PROBLEM STATEMENT
Check every line of the data and copy the ones where "enum" appears.

Dataset entries
= = = =

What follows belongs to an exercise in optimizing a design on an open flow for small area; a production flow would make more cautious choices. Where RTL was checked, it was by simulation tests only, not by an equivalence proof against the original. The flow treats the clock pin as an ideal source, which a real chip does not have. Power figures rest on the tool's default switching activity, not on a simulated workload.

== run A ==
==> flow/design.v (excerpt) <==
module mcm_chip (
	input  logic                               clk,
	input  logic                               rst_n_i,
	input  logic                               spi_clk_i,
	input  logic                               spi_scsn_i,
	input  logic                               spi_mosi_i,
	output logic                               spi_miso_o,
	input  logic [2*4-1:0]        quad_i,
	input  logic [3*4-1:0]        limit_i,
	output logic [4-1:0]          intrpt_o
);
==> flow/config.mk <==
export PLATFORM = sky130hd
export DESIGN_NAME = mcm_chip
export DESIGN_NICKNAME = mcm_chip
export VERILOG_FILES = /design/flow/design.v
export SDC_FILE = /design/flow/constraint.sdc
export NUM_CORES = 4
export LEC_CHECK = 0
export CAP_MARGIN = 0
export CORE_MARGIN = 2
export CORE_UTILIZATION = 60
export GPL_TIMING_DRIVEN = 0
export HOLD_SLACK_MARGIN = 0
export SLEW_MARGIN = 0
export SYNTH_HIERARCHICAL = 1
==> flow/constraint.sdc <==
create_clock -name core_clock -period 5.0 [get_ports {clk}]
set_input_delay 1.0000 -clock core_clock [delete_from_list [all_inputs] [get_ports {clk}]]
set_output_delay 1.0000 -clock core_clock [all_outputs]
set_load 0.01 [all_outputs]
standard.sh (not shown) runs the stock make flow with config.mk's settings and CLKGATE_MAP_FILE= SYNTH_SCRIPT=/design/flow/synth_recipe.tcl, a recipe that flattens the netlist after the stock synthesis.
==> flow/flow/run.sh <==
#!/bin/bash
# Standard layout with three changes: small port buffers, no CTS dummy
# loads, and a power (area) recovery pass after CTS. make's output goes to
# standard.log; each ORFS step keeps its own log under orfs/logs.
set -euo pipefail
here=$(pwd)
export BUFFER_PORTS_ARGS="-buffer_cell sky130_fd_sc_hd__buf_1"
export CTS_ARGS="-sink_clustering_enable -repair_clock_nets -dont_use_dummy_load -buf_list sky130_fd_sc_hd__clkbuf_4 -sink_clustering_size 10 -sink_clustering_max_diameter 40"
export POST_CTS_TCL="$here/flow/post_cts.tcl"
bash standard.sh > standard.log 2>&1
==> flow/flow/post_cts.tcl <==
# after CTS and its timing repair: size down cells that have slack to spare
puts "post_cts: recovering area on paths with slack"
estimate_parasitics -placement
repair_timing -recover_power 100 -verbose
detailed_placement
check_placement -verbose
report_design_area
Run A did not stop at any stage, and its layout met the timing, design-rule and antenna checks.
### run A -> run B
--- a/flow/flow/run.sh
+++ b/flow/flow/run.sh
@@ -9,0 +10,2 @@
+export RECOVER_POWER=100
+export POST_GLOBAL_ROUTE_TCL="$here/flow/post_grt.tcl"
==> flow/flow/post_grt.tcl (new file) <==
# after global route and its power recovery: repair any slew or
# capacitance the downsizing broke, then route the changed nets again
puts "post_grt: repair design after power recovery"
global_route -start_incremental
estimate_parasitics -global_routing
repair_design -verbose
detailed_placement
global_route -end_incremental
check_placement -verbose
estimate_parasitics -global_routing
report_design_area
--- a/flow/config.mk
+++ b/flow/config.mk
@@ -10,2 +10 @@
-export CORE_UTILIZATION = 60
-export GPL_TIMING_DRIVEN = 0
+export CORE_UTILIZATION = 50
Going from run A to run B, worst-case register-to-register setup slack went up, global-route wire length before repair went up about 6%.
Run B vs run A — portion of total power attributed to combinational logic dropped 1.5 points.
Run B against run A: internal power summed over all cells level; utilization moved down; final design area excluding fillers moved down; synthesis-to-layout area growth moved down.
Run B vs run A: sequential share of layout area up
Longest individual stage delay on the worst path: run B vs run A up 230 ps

= = = =

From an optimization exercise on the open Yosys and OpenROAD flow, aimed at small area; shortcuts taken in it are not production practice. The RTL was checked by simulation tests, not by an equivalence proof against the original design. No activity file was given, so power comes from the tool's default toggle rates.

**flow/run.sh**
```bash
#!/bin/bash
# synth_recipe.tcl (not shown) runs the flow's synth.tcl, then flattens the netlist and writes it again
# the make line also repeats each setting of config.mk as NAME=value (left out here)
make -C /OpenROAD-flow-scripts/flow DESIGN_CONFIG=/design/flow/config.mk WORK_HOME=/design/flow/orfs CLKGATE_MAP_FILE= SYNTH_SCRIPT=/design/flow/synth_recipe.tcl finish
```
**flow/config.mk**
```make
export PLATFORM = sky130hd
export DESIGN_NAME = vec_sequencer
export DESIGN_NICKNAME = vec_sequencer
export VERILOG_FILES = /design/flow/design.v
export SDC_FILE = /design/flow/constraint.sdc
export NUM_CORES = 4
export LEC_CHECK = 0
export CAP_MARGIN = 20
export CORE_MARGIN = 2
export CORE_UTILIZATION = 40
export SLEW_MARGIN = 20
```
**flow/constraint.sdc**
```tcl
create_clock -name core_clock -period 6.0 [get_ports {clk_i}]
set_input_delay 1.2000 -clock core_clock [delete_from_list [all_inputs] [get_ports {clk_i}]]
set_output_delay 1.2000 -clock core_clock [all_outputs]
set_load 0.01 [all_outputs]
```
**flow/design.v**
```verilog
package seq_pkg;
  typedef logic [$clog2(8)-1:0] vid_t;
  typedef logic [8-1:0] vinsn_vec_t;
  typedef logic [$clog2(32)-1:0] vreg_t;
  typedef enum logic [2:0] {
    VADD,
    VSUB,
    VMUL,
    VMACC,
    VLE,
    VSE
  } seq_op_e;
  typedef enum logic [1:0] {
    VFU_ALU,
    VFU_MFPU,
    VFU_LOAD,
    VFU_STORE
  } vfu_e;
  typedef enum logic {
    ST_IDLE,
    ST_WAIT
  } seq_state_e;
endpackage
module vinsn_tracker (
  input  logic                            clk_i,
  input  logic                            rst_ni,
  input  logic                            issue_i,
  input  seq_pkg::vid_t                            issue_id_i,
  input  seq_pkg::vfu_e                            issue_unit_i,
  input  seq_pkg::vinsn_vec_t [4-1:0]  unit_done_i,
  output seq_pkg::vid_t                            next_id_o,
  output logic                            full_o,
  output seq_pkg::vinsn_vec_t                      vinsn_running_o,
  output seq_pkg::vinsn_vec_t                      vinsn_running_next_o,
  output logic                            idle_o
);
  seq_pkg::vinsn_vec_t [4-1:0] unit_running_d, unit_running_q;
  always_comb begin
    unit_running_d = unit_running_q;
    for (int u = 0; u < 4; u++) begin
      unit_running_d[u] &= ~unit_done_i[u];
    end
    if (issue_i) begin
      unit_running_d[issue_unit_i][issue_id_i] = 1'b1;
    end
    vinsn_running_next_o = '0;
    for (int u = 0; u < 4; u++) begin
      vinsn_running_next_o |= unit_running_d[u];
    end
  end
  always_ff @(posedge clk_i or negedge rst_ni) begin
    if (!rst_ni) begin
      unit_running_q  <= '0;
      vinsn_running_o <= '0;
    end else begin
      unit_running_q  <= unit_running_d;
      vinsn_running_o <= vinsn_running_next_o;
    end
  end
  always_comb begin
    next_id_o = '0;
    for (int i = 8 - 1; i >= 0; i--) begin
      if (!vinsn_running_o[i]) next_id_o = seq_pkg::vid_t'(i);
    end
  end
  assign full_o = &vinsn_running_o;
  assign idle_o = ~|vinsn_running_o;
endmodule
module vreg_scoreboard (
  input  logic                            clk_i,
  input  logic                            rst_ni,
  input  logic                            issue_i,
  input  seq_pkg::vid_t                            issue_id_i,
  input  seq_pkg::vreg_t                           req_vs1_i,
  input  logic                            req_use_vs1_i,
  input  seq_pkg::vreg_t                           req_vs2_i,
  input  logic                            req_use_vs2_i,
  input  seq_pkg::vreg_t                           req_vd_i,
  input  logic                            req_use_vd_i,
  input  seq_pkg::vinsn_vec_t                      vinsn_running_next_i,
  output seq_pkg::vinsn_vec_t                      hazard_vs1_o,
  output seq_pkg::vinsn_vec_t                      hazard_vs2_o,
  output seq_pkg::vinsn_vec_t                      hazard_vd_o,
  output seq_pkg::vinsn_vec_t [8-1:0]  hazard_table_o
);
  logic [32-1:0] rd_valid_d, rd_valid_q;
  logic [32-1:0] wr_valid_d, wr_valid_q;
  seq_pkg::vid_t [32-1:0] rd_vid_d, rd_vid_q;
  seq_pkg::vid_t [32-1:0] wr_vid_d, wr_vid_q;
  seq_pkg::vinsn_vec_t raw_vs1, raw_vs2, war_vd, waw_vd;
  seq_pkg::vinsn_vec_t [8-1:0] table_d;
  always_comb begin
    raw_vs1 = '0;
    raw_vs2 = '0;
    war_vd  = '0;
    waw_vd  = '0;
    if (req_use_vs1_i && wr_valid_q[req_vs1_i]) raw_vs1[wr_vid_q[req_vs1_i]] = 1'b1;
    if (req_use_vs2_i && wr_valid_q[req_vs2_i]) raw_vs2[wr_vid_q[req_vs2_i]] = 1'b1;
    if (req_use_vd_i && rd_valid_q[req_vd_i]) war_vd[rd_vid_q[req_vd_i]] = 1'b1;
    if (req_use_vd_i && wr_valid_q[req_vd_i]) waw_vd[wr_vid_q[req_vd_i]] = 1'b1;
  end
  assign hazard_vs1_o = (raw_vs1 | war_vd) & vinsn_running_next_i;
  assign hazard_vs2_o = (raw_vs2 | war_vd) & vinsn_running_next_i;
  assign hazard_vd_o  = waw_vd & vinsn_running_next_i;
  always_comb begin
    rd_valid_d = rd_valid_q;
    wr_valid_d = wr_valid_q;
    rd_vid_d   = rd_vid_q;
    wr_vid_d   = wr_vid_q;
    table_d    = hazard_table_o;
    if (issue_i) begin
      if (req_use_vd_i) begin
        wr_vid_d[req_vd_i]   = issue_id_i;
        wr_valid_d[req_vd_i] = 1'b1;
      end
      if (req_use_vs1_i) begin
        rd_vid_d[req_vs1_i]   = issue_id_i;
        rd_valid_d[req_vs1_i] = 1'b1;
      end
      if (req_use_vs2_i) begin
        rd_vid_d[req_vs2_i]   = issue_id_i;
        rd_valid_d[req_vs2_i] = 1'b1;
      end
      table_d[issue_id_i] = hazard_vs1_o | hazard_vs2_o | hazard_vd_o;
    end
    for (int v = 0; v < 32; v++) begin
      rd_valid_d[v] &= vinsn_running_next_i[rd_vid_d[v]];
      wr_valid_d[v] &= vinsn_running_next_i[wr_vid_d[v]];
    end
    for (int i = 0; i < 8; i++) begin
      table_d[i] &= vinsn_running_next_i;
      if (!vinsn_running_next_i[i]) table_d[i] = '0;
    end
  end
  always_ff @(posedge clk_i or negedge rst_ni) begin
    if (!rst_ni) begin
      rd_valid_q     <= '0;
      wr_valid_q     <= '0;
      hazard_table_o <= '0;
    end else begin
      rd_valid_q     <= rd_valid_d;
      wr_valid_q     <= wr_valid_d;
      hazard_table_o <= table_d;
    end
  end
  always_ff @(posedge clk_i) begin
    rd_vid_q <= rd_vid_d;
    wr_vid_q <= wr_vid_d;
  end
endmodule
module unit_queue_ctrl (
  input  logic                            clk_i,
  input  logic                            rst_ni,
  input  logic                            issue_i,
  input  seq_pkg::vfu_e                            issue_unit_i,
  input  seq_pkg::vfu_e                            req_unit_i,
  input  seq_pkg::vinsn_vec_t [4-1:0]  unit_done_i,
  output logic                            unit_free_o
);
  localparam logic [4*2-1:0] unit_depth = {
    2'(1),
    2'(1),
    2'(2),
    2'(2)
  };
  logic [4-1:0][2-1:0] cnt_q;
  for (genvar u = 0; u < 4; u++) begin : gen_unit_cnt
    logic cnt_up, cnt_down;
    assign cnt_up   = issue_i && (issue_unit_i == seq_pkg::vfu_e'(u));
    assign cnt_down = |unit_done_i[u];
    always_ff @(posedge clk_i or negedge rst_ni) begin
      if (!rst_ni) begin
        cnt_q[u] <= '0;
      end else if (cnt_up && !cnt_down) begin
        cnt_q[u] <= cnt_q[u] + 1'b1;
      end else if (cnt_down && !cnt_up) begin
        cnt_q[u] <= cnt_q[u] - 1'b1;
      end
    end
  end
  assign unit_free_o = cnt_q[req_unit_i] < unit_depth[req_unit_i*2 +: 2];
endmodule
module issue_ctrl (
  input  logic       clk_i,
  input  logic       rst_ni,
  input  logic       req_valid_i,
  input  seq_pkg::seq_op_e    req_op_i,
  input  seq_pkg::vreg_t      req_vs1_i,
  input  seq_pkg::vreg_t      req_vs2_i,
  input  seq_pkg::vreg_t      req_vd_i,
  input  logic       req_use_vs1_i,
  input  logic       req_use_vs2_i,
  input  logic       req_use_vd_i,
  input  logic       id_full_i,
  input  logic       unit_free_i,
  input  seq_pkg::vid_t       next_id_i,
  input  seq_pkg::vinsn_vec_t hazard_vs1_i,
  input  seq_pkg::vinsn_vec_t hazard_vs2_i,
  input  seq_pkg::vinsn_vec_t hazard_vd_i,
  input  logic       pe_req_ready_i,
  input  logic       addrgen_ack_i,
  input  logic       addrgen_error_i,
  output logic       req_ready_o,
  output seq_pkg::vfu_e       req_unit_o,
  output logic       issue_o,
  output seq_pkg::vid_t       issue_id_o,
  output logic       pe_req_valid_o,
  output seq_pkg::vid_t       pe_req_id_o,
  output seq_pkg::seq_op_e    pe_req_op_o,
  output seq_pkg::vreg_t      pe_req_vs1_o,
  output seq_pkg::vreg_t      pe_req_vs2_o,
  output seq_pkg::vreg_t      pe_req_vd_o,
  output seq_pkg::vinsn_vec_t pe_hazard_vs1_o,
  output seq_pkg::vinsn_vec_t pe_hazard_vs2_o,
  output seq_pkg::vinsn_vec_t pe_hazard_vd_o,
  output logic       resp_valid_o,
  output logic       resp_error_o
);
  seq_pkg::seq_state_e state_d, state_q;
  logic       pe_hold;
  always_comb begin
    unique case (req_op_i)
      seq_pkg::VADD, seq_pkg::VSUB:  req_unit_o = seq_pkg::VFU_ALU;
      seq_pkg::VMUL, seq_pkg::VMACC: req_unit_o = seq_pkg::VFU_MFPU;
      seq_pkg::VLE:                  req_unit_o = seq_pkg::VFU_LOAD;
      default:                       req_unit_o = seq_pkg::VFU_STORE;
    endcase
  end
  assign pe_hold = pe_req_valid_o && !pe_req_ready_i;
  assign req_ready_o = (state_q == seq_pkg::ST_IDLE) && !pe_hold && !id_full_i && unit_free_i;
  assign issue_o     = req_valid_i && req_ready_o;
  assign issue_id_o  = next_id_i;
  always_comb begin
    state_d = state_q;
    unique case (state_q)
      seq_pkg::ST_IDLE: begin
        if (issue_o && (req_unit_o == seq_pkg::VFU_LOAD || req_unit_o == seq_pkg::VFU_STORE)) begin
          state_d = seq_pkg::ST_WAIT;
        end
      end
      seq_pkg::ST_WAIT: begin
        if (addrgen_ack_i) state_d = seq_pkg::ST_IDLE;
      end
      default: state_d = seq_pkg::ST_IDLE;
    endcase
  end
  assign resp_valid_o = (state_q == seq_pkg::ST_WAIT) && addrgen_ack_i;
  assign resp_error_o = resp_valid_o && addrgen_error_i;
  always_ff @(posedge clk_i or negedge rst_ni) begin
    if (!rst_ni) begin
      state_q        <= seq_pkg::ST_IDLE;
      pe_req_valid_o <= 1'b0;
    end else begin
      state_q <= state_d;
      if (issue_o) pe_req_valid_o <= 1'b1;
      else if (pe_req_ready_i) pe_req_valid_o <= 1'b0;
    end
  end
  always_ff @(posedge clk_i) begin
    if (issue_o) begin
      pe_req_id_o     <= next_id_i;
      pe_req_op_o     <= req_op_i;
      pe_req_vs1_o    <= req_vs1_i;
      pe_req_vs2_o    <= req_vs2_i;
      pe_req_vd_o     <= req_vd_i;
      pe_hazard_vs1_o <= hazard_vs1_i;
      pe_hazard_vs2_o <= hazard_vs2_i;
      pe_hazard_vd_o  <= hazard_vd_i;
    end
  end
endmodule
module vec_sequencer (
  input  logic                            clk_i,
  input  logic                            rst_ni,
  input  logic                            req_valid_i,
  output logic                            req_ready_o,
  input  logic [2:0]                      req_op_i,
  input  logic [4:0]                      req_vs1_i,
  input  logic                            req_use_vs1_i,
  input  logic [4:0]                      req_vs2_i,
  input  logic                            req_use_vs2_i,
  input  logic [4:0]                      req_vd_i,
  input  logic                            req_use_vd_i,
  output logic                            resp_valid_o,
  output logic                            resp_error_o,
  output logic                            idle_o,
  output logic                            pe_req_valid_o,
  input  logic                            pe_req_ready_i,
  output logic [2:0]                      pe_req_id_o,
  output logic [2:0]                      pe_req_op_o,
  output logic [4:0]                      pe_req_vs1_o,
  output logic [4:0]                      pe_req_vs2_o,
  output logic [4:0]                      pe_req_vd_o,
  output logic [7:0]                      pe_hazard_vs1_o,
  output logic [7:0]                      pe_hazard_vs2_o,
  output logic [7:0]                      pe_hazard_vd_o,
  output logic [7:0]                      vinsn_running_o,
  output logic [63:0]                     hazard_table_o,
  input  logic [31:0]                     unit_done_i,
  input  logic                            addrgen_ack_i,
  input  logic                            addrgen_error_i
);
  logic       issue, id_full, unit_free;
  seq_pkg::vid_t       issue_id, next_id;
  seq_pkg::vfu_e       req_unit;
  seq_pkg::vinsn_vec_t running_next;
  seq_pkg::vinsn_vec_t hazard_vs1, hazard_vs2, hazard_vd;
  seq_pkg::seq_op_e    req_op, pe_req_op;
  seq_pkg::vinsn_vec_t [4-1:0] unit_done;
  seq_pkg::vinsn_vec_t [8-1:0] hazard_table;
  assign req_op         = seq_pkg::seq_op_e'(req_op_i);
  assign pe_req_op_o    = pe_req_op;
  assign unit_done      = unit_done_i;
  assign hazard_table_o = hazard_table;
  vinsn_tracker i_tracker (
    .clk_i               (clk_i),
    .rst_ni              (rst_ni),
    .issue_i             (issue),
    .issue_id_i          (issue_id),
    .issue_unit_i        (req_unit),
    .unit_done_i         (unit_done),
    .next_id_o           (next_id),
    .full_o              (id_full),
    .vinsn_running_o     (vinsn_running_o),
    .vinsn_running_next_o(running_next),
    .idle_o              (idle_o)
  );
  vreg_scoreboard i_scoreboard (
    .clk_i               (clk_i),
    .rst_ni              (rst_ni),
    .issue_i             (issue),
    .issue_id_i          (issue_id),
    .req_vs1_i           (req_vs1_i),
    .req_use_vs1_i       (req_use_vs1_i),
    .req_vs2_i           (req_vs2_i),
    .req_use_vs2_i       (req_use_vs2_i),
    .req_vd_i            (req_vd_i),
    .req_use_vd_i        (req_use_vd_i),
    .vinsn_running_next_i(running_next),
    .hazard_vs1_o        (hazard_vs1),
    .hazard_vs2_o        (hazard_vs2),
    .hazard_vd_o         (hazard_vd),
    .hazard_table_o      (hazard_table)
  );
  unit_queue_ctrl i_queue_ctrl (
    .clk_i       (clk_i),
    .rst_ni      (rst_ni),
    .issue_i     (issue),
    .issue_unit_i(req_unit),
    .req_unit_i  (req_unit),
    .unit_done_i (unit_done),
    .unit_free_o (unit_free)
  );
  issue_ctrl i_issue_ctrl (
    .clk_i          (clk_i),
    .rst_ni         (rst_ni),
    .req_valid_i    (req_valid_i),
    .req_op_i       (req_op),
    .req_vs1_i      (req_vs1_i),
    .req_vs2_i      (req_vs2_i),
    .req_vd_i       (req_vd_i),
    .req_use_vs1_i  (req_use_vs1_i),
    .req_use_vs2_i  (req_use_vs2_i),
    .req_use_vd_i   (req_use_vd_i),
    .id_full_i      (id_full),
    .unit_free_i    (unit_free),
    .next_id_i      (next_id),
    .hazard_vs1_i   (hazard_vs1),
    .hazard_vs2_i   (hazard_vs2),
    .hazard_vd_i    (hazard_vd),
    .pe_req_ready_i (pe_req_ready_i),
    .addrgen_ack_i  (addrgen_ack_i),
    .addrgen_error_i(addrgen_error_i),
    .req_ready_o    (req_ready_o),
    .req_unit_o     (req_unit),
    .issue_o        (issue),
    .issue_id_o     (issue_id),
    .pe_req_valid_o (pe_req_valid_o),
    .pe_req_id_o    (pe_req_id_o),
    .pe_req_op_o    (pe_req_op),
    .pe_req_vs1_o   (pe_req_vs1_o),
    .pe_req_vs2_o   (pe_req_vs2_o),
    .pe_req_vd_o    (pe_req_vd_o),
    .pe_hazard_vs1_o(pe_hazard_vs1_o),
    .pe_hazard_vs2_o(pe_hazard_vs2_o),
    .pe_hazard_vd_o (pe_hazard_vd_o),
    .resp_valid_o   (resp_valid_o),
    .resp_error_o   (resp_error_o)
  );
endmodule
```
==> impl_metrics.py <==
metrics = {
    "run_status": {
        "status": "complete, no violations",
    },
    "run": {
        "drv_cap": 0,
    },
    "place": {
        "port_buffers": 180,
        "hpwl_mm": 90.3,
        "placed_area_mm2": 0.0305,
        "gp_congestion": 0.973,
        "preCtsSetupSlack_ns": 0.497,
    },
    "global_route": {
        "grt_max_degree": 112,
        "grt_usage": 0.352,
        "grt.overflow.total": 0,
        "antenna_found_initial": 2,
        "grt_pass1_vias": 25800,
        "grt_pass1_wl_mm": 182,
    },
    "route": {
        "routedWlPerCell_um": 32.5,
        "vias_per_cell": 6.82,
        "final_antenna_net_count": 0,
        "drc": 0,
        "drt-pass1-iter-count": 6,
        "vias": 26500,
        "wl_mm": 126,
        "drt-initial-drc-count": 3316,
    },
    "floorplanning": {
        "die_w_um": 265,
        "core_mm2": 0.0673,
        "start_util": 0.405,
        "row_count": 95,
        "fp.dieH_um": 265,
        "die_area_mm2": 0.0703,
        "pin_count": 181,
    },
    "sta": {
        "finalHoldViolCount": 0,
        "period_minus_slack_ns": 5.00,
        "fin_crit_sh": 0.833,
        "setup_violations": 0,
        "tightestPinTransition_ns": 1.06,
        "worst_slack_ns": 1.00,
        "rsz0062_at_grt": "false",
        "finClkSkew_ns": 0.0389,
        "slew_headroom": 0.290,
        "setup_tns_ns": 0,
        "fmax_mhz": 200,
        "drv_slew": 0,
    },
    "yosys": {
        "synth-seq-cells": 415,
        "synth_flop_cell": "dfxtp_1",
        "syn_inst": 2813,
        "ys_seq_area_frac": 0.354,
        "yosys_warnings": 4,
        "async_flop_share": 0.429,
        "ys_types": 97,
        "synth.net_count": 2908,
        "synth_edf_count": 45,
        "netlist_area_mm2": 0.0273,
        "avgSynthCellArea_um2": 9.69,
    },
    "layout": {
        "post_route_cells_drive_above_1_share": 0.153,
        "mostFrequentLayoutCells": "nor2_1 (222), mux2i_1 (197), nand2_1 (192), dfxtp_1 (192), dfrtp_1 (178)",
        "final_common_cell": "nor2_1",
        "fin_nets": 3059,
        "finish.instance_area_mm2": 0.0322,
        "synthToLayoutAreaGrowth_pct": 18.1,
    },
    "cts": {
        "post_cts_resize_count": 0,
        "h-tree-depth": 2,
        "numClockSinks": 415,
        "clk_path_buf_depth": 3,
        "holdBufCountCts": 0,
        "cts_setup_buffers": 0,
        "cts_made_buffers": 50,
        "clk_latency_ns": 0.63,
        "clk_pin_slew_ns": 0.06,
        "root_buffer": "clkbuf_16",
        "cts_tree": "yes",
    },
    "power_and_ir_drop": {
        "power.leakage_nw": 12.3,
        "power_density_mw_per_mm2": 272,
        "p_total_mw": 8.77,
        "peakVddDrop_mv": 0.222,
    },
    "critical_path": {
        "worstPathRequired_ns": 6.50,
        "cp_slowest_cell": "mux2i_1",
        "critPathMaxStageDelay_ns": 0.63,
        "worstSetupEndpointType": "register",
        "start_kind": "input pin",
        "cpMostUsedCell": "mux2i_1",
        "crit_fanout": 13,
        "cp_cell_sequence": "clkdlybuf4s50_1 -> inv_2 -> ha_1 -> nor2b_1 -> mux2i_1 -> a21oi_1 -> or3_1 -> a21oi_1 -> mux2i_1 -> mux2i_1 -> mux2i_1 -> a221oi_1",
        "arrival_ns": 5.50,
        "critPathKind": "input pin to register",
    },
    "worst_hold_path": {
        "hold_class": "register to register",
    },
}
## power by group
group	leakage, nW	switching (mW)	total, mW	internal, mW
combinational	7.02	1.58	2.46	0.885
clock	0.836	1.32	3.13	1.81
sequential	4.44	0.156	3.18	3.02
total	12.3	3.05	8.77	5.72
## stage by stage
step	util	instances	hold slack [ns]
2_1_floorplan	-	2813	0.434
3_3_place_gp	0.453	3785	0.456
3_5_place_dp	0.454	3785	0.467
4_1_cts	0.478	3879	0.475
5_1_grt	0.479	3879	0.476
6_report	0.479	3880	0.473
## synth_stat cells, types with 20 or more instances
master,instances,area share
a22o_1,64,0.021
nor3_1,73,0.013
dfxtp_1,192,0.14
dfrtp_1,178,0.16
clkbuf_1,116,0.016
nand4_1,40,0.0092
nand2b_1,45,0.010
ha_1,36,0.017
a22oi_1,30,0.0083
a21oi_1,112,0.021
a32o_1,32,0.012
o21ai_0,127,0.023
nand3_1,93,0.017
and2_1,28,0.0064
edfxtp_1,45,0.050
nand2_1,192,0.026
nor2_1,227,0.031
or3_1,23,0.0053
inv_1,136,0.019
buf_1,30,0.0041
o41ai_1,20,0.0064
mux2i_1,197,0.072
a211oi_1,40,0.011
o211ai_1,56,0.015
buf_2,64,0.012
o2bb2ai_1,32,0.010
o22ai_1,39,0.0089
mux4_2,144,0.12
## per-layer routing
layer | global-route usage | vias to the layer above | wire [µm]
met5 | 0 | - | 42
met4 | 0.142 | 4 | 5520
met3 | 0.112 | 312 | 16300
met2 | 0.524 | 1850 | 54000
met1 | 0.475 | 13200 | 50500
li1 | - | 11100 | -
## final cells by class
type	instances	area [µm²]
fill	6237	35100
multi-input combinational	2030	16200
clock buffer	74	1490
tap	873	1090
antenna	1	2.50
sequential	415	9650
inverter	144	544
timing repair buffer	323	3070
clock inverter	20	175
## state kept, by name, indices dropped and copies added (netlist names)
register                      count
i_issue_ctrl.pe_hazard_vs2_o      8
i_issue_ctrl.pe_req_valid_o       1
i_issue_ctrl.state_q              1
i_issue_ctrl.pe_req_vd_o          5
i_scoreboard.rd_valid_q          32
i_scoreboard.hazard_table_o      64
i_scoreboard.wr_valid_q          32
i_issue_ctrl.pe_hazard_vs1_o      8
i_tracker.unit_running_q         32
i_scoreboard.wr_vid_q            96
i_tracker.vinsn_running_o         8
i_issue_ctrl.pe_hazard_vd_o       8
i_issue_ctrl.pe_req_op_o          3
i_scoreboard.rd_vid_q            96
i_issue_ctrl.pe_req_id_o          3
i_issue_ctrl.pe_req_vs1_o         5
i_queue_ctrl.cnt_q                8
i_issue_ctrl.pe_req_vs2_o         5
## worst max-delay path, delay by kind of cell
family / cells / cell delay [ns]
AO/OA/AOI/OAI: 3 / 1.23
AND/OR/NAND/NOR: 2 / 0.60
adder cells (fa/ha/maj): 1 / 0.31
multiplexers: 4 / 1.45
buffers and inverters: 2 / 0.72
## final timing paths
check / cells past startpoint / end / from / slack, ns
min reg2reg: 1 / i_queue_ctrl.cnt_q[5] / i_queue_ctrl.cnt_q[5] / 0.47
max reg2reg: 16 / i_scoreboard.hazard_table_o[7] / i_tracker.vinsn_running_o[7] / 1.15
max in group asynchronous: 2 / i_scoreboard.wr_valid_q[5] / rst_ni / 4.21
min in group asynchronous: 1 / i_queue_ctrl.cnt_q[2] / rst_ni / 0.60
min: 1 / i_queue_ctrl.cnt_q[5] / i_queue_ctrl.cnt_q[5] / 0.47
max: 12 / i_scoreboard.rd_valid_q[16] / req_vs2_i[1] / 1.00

= = = =

EXERCISE SOLUTION
  typedef enum logic [2:0] {
  typedef enum logic [1:0] {
  typedef enum logic {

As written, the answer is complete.